▶ Dataset records:
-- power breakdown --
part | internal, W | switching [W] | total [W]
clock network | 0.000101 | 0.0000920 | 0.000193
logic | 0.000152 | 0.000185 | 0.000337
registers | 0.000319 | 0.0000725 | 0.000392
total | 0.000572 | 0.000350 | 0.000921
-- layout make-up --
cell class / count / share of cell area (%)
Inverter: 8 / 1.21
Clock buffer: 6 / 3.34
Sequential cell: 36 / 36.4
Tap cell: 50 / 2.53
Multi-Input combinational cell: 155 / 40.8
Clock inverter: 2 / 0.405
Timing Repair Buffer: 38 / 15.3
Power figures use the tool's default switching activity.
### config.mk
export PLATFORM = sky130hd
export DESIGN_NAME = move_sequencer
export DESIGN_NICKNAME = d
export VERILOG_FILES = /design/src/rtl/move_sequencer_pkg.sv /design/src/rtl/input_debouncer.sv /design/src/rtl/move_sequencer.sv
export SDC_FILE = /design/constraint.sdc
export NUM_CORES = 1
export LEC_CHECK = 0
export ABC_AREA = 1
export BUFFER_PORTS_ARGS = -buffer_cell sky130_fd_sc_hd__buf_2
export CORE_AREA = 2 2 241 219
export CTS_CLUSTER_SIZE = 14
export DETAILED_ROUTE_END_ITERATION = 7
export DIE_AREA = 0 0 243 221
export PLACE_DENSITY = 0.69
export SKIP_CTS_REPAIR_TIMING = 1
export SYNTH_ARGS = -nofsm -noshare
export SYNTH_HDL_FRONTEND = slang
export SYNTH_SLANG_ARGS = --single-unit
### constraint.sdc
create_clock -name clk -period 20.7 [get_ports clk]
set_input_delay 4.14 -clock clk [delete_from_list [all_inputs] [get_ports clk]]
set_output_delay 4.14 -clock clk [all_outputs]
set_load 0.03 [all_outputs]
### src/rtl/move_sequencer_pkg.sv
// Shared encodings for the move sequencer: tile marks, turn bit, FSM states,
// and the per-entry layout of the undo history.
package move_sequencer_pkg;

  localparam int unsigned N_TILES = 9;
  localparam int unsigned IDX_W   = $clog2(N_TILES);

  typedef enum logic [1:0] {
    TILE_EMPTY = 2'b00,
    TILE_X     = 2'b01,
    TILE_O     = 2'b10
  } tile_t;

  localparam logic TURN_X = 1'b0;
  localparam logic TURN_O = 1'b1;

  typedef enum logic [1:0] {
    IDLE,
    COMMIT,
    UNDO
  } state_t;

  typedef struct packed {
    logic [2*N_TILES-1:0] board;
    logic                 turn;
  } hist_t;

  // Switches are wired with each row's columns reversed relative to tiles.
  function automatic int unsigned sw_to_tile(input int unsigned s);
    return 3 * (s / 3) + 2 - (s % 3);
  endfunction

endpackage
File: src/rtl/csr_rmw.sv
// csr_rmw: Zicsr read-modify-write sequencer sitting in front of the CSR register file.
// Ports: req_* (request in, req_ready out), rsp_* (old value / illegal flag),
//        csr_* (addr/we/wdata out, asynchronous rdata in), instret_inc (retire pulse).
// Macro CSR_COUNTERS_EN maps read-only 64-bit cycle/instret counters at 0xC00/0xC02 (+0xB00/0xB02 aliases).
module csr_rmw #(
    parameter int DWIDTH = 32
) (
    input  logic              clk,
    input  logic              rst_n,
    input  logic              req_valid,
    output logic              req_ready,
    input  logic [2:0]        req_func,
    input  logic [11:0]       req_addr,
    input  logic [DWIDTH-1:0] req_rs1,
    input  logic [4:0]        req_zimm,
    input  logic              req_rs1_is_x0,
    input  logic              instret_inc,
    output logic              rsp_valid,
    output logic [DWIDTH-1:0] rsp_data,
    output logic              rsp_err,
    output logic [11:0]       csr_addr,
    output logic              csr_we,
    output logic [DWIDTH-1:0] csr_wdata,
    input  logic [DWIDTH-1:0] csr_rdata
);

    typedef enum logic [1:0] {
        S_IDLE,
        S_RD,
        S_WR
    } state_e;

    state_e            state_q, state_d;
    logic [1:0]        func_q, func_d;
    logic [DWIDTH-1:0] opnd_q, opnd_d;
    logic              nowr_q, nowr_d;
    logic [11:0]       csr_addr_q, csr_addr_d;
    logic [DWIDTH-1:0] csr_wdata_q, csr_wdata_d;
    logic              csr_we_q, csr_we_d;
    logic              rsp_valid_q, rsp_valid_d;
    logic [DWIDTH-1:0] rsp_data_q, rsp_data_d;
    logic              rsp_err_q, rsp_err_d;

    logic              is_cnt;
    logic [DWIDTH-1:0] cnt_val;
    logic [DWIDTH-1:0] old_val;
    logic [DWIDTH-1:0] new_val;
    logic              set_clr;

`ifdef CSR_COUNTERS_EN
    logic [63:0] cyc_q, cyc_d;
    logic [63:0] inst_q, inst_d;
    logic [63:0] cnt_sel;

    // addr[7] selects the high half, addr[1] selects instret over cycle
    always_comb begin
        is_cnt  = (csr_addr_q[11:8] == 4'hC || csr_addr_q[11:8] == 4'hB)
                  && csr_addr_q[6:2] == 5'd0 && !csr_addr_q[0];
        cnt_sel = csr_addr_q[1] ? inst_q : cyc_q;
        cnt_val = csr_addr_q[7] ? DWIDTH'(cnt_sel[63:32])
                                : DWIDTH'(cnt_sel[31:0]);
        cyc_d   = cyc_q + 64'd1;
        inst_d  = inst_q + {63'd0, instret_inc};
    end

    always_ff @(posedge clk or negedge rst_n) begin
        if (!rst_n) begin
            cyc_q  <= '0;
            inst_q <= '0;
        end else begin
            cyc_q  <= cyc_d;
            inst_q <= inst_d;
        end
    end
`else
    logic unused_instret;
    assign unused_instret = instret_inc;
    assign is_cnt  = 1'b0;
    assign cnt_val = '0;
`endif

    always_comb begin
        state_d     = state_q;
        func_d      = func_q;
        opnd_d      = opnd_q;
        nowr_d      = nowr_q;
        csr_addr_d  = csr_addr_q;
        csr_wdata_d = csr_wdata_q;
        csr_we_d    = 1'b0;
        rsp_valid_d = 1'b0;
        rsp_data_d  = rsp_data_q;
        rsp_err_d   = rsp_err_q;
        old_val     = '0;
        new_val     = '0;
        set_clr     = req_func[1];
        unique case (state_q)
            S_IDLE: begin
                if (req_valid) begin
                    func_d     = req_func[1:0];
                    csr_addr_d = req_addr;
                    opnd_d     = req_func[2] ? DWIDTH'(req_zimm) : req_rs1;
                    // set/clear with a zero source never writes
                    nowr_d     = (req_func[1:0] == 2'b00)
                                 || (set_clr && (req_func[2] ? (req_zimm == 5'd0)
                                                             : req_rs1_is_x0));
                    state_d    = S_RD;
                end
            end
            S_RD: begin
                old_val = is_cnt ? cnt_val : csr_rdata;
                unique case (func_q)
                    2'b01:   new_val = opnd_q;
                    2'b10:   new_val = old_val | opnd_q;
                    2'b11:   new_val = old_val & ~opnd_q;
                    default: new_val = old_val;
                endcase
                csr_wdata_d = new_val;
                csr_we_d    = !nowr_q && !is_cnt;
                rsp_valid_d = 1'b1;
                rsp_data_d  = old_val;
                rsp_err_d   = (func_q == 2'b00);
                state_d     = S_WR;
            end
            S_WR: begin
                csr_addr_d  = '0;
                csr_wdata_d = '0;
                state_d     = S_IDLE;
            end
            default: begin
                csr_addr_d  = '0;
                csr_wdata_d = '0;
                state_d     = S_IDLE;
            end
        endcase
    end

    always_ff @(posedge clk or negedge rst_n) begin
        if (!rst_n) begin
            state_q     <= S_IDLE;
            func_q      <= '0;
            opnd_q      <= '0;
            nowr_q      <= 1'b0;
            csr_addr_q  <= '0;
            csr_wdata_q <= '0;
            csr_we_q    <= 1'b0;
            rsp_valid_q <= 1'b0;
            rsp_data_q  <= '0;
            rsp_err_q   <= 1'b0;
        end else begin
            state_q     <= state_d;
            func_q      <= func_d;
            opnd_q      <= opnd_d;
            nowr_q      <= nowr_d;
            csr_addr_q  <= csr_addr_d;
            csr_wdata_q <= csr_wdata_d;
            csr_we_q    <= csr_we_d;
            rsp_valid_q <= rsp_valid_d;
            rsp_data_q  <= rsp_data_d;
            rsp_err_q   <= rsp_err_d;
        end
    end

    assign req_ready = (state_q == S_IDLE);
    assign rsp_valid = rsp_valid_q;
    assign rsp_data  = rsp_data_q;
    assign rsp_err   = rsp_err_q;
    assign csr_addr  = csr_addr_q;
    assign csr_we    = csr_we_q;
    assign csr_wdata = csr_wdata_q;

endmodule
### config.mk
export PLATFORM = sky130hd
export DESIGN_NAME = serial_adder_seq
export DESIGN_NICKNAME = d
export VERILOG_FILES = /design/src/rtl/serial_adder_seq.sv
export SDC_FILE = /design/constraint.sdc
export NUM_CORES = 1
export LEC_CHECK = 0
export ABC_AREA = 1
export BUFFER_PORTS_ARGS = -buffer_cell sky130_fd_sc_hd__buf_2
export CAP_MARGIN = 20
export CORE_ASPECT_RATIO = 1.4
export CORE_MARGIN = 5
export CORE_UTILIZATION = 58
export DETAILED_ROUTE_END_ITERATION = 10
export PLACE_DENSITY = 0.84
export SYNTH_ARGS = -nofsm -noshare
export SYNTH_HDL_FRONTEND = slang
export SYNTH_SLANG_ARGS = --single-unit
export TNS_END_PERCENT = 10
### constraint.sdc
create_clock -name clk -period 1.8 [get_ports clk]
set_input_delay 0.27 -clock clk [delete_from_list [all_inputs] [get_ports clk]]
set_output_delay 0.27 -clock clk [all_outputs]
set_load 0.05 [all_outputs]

▶ What to produce: Reproduce each line of the material in which the string "unsigned" occurs.

▶ Written answer:
  localparam int unsigned N_TILES = 9;
  localparam int unsigned IDX_W   = $clog2(N_TILES);
  function automatic int unsigned sw_to_tile(input int unsigned s);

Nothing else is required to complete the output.